Shamim Sarif: From finance to writing
Shamim Sarif was born on September 24, 1964 and grew up in a Muslim-Indian family in Surrey, just outside Greater London.
After studying English both for a bachelors and masters degree, she worked in her father’s financial service firm for eight years before becoming a writer.
“I didn’t feel able to come home and say ‘Hey, I want to be a writer’– that wasn’t an option,” she told The Telegraph in an interview.
She first wrote short stories published in in-flight magazines. She eventually went on to write the seminal novels The World Unseen— which won the Pendleton May First Novel Award and the Betty Trask Award– and I Can’t Think Straight.
The latter novel is described as semi-biographical in that it talks of race, gender, and lesbian love.
Shamim Sarif: Staying true to her work
While talks to adapt I Can’t Think Straight into film were in progress, Shamim decided she should handle the direction herself in order to keep the story intact.
“I thought to myself, this is nuts, I’d rather just do it. I agonized over it for a couple of days and then I pitched for it myself,” Sarif said.
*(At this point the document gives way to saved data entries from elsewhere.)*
Context: an optimization exercise on an open-source flow, tuned for small area. The choices shown serve that exercise and are no tape-out recipe.
The RTL was checked by simulation tests, not by an equivalence proof against the original design.
Power figures rest on the tool's default switching activity, not on a simulated workload. The flow treats the clock pin as an ideal source, which a real chip does not have.

Design mips_cpu, start of the top module:
module mips_cpu (
    input  wire logic                        clk,
    input  wire logic                        clk_en,
    input  wire logic                        reset,
    input  wire logic [32-1:0] r_data,    
    output logic                             wr_en,
    output logic [32-1:0]      mem_addr,
    output logic [32-1:0]      w_data
);
Size: about 2800 cells after synthesis, about 0.033 sq mm of cells after synthesis.
==> flow/config.mk <==
export PLATFORM = sky130hd
export DESIGN_NAME = mips_cpu
export DESIGN_NICKNAME = mips_cpu
export VERILOG_FILES = /design/flow/design.v
export SDC_FILE = /design/flow/constraint.sdc
export NUM_CORES = 4
export LEC_CHECK = 0
export CAP_MARGIN = 20
export CORE_MARGIN = 2
export CORE_UTILIZATION = 80
export SLEW_MARGIN = 20
export SYNTH_HIERARCHICAL = 1
==> flow/constraint.sdc <==
create_clock -name core_clock -period 10.0 [get_ports {clk}]
set_input_delay 2.0000 -clock core_clock [delete_from_list [all_inputs] [get_ports {clk}]]
set_output_delay 2.0000 -clock core_clock [all_outputs]
set_load 0.01 [all_outputs]
standard.sh (not shown) runs the stock make flow with config.mk's settings and CLKGATE_MAP_FILE= SYNTH_SCRIPT=/design/flow/synth_recipe.tcl, a recipe that flattens the netlist after the stock synthesis.
==> flow/flow/run.sh <==
#!/bin/bash
# The standard layout, with buf_1 port buffers and a clock tree of
# clkbuf_8 leaf clusters without dummy loads. standard.sh's output goes to
# standard.log; ORFS keeps each tool's log under orfs/logs.
export BUFFER_PORTS_ARGS="-buffer_cell sky130_fd_sc_hd__buf_1"
export CTS_ARGS="-sink_clustering_enable -repair_clock_nets -dont_use_dummy_load -buf_list sky130_fd_sc_hd__clkbuf_8 -sink_clustering_size 17 -sink_clustering_max_diameter 200"
bash standard.sh > standard.log 2>&1
The starting point produced a clean layout.
Next try:
==> flow/flow/run.sh (replaced) <==
#!/bin/bash
# The standard layout, with buf_1 port buffers and a clock tree of
# clkbuf_16 leaf clusters without dummy loads. standard.sh's output goes to
# standard.log; ORFS keeps each tool's log under orfs/logs.
export BUFFER_PORTS_ARGS="-buffer_cell sky130_fd_sc_hd__buf_1"
export CTS_ARGS="-sink_clustering_enable -repair_clock_nets -dont_use_dummy_load -buf_list sky130_fd_sc_hd__clkbuf_16 -sink_clustering_size 30 -sink_clustering_max_diameter 200"
bash standard.sh > standard.log 2>&1
Effect: The new run completed without violations. Setup slack gets worse by 0.056 ns. Total power is higher by 1.2%. Register-to-register slack gets better by 0.02 ns. Wire length is higher by 2.7%.
Next try:
==> flow/flow/run.sh (replaced) <==
#!/bin/bash
# The standard layout, with buf_1 port buffers and a clock tree of
# clkbuf_8 leaf clusters without dummy loads. standard.sh's output goes to
# standard.log; ORFS keeps each tool's log under orfs/logs.
export BUFFER_PORTS_ARGS="-buffer_cell sky130_fd_sc_hd__buf_1"
export CTS_ARGS="-sink_clustering_enable -repair_clock_nets -dont_use_dummy_load -buf_list sky130_fd_sc_hd__clkbuf_8 -sink_clustering_size 16 -sink_clustering_max_diameter 200"
export RECOVER_POWER=100
bash standard.sh > standard.log 2>&1
- CORE_UTILIZATION: 80 -> 70
This time the run produced a layout that fails on capacitance limit, slew limit.
Final area stays flat.
Clock skew hardly moves.
Area after synthesis stays the same.
Next try:
--- a/flow/flow/run.sh
+++ b/flow/flow/run.sh
@@ -5,4 +5,3 @@
 export BUFFER_PORTS_ARGS="-buffer_cell sky130_fd_sc_hd__buf_1"
 export CTS_ARGS="-sink_clustering_enable -repair_clock_nets -dont_use_dummy_load -buf_list sky130_fd_sc_hd__clkbuf_8 -sink_clustering_size 16 -sink_clustering_max_diameter 200"
-export RECOVER_POWER=100
 bash standard.sh > standard.log 2>&1
The new run produced a clean layout.
Global-route usage stays the same.
Routed wire length is about the same.
Worst setup slack improved by 1.4 ns.
Final area barely changes.
Total power barely changes.
Fmax goes up by 25%.
Hold slack is unchanged.
Synthesized cell count stays the same.
Cell count is unchanged.
Sequential cell count is unchanged.
Via count hardly moves.


mips_cpu, a different RTL version from the one above (not shown whole).
Size: ~1,100 flip-flops, about 32,000 um^2 of cells after synthesis.
==> flow/config.mk <==
export PLATFORM = sky130hd
export DESIGN_NAME = mips_cpu
export DESIGN_NICKNAME = mips_cpu
export VERILOG_FILES = /design/flow/design.v
export SDC_FILE = /design/flow/constraint.sdc
export NUM_CORES = 4
export LEC_CHECK = 0
export CAP_MARGIN = 20
export CORE_MARGIN = 2
export CORE_UTILIZATION = 70
export SLEW_MARGIN = 20
export SYNTH_HIERARCHICAL = 1
==> flow/constraint.sdc <==
create_clock -name core_clock -period 10.0 [get_ports {clk}]
set_input_delay 2.0000 -clock core_clock [delete_from_list [all_inputs] [get_ports {clk}]]
set_output_delay 2.0000 -clock core_clock [all_outputs]
set_load 0.01 [all_outputs]
==> flow/flow/run.sh <==
#!/bin/bash
# The standard layout, with buf_1 port buffers and a clock tree of
# clkbuf_8 leaf clusters without dummy loads. standard.sh's output goes to
# standard.log; ORFS keeps each tool's log under orfs/logs.
export BUFFER_PORTS_ARGS="-buffer_cell sky130_fd_sc_hd__buf_1"
export CTS_ARGS="-sink_clustering_enable -repair_clock_nets -dont_use_dummy_load -buf_list sky130_fd_sc_hd__clkbuf_8 -sink_clustering_size 16 -sink_clustering_max_diameter 200"
export SKIP_REPAIR_TIE_FANOUT=1
bash standard.sh > standard.log 2>&1
The baseline completed without violations.
==> next run, changes <==
--- a/flow/flow/run.sh
+++ b/flow/flow/run.sh
@@ -6 +6 @@
-export CTS_ARGS="-sink_clustering_enable -repair_clock_nets -dont_use_dummy_load -buf_list sky130_fd_sc_hd__clkbuf_8 -sink_clustering_size 16 -sink_clustering_max_diameter 200"
+export CTS_ARGS="-sink_clustering_enable -repair_clock_nets -dont_use_dummy_load -buf_list sky130_fd_sc_hd__clkbuf_8 -sink_clustering_size 20 -sink_clustering_max_diameter 70"
The new run completed without violations; first-iteration DRC count is higher by 5.3%; wire length is lower by about 0.7%; maximum frequency is higher by 0.51%; sequential share of layout area is higher by 0.48 points; setup slack gains 0.032 ns; via count is lower by 0.34%; core utilization is lower by 0.52 points; power is lower by 2.5%; die area is unchanged; synthesized area is unchanged.
==> next run, changes <==
--- a/flow/flow/run.sh
+++ b/flow/flow/run.sh
@@ -6 +6 @@
-export CTS_ARGS="-sink_clustering_enable -repair_clock_nets -dont_use_dummy_load -buf_list sky130_fd_sc_hd__clkbuf_8 -sink_clustering_size 20 -sink_clustering_max_diameter 70"
+export CTS_ARGS="-sink_clustering_enable -repair_clock_nets -dont_use_dummy_load -buf_list sky130_fd_sc_hd__clkbuf_8 -sink_clustering_size 22 -sink_clustering_max_diameter 60"
Synthesized cell count stays the same.
Fmax hardly moves.
First-iteration DRC count rose by 3.9%.
Global-route usage barely changes.
Sequential power barely changes.
Register-to-register slack is better by 0.02 ns.
==> next run, changes <==
==> flow/flow/run.sh (replaced) <==
#!/bin/bash
# The standard layout, with buf_1 port buffers and a clock tree of up to 20-sink
# clkbuf_8 leaf clusters without dummy loads. standard.sh's output goes to
# standard.log; ORFS keeps each tool's log under orfs/logs. Tie cells are
# not split per load (SKIP_REPAIR_TIE_FANOUT).
export BUFFER_PORTS_ARGS="-buffer_cell sky130_fd_sc_hd__buf_1"
export CTS_ARGS="-sink_clustering_enable -repair_clock_nets -dont_use_dummy_load -buf_list sky130_fd_sc_hd__clkbuf_8 -sink_clustering_size 20 -sink_clustering_max_diameter 70"
export SKIP_REPAIR_TIE_FANOUT=1
bash standard.sh > standard.log 2>&1
What happened: Combinational power barely changes; area after synthesis stays the same; design area is about the same; routed wire length stays flat; flip-flop and latch count stays the same; fmax is about the same.

## re-timing with driven ports
The flow's constraints put no driver on any port. The routed layouts listed below were extracted and timed again, unchanged, in two steps. Step 1 assumes that a clkbuf_16 drives the clock port and a buf_2 every other input. Step 2, shift: input delay + t, output delay - t, t = (earliest + latest rising clock arrival at the registers) / 2. This alone moves slack from input paths to output paths. a / b / c = ideal ports / drivers / drivers and shift; a / b = the first two.
run | t (ns) | setup slack, ns | worst slew at a driven data input, ns | cell pins on the clock port's net
the first run of note 1 | 0.685 | 4.559 / 4.581 / 3.905 | 0.12 | 1
the second run of note 1 | 0.639 | 4.503 / 4.539 / 3.899 | 0.11 | 1
the third run of note 1 | 0.692 | 3.160 / 3.193 / 2.502 | 0.11 | 1
the fourth run of note 1 | 0.692 | 4.520 / 4.507 / 3.816 | 0.11 | 1
the first run of note 2 | 0.704 | 3.710 / 3.738 / 3.034 | 0.07 | 1
the second run of note 2 | 0.714 | 3.742 / 3.771 / 3.057 | 0.07 | 1
the third run of note 2 | 0.720 | 3.744 / 3.776 / 3.057 | 0.07 | 1
the fourth run of note 2 | 0.714 | 3.742 / 3.771 / 3.057 | 0.07 | 1
For the fourth run of note 1, which loses most, drivers alone change the setup slack by -0.013 ns; drivers and shift together by -0.704 ns.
However, the first movie she directed was her first novel, The World Unseen, which was released in 2007.
The film was highly praised by After Ellen, calling it, “one of the best conceived queer films of the past year– a sincere, beautifully realized vision of love and resistance in an intolerant world.”
It also won her the Best Director Award from the South African Film and Television Awards,the Phoenix Film Festival, and the Clip Film Festival (Tampa).
The romantic comedy, I Can’t Think Straight, on the other hand, was later released in 2008.
Shamim Sarif and Hanan Kattan as a couple
Despite her roots, Shamim has always been open about her sexuality. She is married to producer Hanan Kattan after 20 years of being together and they have two sons, Ethan and Luca.
Similar to the two characters in I Can’t Think Straight who are poles apart, Shamim is painfully shy. Meanwhile, Kattan is the talker between the two.
Shamim acknowledges that the films wouldn’t have been made without the extroverted Kattan. The two had formed the production outfit that made Sarif’s movies, Enlightenment Productions.
“There were two things I thought at the beginning of my career: it doesn’t make a difference if I’m a woman, and it doesn’t make a difference if my characters happen to be gay. I was wrong on both counts,” Shamim said.